For righthand sides available one after each other, various strategies that exploit the information available in the sequence of Krylov spaces (e.g. spectral information) will be considered that include for instance technique to perform incremental update of the preconditioner or to built augmented Krylov subspaces.

Extension or modification of Krylov subspace algorithms for multicore architectures: finally to match as much as possible to the computer architecture evolution and get as much as possible performance out of the computer, a particular attention will be paid to adapt, extend or develop numerical schemes that comply with the efficiency constraints associated with the available computers. Nowadays, multicore architectures seem to become widely used, where memory latency and bandwidth are the main bottlenecks; investigations on communication avoiding techniques will be undertaken in the framework of preconditioned Krylov subspace solvers as a general guideline for all the items mentioned above.

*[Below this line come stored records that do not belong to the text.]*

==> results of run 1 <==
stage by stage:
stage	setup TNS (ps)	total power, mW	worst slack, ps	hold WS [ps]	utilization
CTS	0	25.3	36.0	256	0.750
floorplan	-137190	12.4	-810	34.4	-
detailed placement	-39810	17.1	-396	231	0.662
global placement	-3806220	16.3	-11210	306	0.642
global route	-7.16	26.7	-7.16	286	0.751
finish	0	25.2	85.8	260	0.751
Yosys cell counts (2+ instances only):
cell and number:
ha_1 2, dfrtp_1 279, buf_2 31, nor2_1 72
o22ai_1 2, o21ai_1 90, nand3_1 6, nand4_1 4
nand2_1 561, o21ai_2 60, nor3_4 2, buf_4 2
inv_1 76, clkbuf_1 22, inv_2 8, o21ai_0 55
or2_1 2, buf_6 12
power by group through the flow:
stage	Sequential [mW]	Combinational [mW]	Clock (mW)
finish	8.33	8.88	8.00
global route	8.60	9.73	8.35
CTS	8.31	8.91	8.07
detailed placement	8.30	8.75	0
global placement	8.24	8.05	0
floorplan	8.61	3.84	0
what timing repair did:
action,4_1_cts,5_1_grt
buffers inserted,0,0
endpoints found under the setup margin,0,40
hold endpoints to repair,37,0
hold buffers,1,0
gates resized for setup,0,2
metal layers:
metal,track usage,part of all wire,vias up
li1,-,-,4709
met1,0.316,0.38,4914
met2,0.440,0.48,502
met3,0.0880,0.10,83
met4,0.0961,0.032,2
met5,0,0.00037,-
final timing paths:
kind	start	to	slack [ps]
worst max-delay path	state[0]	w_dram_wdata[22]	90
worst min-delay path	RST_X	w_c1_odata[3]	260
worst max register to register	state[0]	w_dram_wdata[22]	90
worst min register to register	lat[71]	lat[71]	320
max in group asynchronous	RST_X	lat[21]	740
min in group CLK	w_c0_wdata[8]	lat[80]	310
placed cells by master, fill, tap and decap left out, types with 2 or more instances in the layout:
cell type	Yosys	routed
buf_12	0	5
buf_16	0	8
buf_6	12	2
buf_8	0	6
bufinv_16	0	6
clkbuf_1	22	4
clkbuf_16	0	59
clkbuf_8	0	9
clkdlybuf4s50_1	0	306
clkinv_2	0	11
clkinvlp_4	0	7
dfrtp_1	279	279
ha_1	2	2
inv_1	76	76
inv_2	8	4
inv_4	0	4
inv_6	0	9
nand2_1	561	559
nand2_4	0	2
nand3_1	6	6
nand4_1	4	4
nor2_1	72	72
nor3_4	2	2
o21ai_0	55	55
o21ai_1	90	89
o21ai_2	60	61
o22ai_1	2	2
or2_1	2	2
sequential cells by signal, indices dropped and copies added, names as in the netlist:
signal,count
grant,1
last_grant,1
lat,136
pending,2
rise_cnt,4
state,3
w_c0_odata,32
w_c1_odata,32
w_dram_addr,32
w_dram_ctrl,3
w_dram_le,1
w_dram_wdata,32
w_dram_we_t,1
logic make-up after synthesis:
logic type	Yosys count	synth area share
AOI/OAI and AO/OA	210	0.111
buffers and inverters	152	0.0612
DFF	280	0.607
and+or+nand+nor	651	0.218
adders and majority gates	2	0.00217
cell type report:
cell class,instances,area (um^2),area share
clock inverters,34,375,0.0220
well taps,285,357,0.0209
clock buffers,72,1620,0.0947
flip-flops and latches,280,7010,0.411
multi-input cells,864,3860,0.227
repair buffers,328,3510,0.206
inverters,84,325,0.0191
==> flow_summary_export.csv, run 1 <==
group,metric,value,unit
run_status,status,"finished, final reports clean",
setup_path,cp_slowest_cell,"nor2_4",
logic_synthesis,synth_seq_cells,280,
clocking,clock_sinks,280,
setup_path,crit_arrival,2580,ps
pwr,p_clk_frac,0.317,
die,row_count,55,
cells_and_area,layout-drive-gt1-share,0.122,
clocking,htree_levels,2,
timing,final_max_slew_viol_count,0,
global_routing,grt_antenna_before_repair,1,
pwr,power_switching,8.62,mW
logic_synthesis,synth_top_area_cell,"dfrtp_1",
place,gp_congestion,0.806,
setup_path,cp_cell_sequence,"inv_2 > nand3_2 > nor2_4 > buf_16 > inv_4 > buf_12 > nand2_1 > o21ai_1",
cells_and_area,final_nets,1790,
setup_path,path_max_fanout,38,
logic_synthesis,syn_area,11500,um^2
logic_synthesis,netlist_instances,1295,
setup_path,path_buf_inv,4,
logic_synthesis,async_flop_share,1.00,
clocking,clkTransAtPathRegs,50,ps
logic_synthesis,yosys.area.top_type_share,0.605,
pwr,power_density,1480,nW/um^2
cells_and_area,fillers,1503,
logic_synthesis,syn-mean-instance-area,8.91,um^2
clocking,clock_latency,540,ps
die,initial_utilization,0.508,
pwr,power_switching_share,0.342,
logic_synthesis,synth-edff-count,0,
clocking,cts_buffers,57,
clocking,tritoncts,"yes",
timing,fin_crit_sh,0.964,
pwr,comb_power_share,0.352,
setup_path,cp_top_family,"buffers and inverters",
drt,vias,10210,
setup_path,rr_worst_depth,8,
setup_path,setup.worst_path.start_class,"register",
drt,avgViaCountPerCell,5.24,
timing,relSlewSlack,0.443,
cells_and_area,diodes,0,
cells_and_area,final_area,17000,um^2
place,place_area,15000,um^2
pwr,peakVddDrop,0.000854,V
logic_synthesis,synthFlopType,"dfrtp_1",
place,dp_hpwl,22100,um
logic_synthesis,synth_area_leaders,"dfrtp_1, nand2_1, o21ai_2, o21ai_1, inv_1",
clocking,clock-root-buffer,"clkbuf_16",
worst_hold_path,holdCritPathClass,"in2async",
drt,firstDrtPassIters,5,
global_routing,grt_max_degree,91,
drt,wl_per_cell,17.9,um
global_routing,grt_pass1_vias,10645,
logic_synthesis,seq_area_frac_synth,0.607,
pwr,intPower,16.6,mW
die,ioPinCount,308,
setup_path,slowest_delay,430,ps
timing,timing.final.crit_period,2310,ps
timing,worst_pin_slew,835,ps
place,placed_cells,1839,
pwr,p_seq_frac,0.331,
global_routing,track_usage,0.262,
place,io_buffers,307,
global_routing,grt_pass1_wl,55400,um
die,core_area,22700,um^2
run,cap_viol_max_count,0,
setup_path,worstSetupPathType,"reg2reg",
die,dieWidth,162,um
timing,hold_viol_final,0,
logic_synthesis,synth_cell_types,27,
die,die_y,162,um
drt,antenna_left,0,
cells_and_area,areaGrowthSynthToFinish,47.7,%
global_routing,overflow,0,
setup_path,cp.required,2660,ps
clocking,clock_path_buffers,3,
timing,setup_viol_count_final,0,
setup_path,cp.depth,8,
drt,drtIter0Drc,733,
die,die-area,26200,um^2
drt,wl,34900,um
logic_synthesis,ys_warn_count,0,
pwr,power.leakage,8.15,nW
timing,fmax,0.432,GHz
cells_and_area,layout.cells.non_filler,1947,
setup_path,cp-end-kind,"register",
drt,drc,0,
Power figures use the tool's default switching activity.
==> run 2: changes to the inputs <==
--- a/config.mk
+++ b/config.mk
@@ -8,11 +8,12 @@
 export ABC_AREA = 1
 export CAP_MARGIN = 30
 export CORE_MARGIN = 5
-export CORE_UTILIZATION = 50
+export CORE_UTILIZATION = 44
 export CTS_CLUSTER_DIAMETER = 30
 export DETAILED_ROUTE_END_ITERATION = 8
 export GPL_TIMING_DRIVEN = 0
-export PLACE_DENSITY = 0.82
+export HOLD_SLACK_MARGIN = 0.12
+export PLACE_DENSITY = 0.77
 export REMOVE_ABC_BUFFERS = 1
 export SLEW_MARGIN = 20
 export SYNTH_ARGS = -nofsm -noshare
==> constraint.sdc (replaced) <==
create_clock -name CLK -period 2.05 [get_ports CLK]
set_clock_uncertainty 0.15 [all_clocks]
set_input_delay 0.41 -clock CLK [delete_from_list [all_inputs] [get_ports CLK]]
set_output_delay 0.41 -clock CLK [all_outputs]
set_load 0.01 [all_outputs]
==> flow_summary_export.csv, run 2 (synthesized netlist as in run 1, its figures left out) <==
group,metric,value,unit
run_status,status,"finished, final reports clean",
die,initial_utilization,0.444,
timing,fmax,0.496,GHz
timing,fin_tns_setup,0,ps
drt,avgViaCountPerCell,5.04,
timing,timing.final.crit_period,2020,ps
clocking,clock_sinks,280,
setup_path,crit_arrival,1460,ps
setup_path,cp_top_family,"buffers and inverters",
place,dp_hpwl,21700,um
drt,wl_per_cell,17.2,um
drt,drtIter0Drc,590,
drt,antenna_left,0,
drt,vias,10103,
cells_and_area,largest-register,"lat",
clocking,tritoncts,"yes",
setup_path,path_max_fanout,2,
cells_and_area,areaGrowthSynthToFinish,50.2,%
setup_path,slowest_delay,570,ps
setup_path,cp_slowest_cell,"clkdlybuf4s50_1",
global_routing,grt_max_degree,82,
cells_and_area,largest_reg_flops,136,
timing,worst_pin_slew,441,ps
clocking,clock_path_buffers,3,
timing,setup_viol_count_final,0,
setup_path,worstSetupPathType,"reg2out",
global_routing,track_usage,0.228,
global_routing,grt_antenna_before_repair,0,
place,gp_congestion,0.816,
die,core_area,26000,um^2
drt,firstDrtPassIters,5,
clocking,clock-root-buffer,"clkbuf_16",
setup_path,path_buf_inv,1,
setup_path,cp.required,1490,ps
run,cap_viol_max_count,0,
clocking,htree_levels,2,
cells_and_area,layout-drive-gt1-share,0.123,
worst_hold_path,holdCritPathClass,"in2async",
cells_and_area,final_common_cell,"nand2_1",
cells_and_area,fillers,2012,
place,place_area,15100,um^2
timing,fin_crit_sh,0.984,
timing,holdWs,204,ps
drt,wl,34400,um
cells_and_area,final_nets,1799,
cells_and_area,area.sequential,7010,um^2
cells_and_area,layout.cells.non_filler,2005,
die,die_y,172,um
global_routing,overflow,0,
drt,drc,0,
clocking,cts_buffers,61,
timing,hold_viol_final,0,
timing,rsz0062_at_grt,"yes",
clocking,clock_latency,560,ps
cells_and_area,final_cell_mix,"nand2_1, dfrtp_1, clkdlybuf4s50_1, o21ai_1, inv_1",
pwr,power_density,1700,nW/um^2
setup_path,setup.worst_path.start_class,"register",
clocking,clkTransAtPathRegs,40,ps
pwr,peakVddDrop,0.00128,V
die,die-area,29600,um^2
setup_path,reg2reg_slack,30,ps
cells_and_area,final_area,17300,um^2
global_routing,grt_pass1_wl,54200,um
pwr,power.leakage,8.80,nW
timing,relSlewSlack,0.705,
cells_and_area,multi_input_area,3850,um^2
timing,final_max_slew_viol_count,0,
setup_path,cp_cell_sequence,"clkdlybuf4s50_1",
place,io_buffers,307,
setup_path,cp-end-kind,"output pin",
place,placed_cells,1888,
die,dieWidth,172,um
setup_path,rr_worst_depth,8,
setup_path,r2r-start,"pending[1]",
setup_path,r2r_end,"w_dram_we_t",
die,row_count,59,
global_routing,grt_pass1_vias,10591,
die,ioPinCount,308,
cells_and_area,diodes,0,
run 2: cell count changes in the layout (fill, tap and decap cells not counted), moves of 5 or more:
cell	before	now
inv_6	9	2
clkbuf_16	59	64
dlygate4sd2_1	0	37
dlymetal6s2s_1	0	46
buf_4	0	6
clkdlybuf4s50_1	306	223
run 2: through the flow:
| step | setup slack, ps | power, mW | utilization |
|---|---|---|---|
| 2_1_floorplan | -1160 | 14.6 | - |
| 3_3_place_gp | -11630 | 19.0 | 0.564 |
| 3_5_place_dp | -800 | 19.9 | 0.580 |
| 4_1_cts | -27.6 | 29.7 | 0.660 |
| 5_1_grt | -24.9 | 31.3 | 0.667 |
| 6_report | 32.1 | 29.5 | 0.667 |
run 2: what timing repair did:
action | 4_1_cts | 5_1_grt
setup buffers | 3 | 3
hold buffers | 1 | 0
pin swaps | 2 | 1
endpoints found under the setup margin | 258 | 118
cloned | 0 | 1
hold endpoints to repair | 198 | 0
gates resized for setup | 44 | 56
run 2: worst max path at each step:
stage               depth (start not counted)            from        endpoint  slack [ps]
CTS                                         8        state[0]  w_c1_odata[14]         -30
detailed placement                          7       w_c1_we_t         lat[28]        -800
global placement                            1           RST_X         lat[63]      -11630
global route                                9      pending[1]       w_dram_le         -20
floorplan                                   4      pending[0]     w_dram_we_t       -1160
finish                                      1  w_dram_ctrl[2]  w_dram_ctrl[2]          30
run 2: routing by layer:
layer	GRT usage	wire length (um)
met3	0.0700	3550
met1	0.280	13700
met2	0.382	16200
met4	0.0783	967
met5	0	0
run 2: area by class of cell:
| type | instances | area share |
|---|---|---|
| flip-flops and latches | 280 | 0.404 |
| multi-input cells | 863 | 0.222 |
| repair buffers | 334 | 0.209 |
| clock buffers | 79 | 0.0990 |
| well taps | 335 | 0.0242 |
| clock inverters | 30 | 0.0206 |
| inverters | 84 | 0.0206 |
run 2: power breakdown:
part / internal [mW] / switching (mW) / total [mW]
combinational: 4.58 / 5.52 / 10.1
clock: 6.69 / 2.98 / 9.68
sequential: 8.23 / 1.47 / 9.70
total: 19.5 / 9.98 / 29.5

This research activity will benefit from the starting FP7 EXA2CT project led by HiePACS on behalf of the IPL C2S@Exa that involves two other Inria projects namely ALPINES and SAGE .
Eigensolvers
Many eigensolvers also rely on Krylov subspace techniques. Naturally some links exist between the Krylov subspace linear solvers and the Krylov subspace eigensolvers. We plan to study the computation of eigenvalue problems with respect to the following two different axes:

Exploiting the link between Krylov subspace methods for linear system solution and eigensolvers, we intend to develop advanced iterative linear methods based on Krylov subspace methods that use some spectral information to build part of a subspace to be recycled, either though space augmentation or through preconditioner update. This spectral information may correspond to a certain part of the spectrum of the original large matrix or to some approximations of the eigenvalues obtained by solving a reduced eigenproblem. This technique will also be investigated in the framework of block Krylov subspace methods.

In the context of the calculation of the ground state of an atomistic system, eigenvalue computation is a critical step; more accurate and more efficient parallel and scalable eigensolvers are required.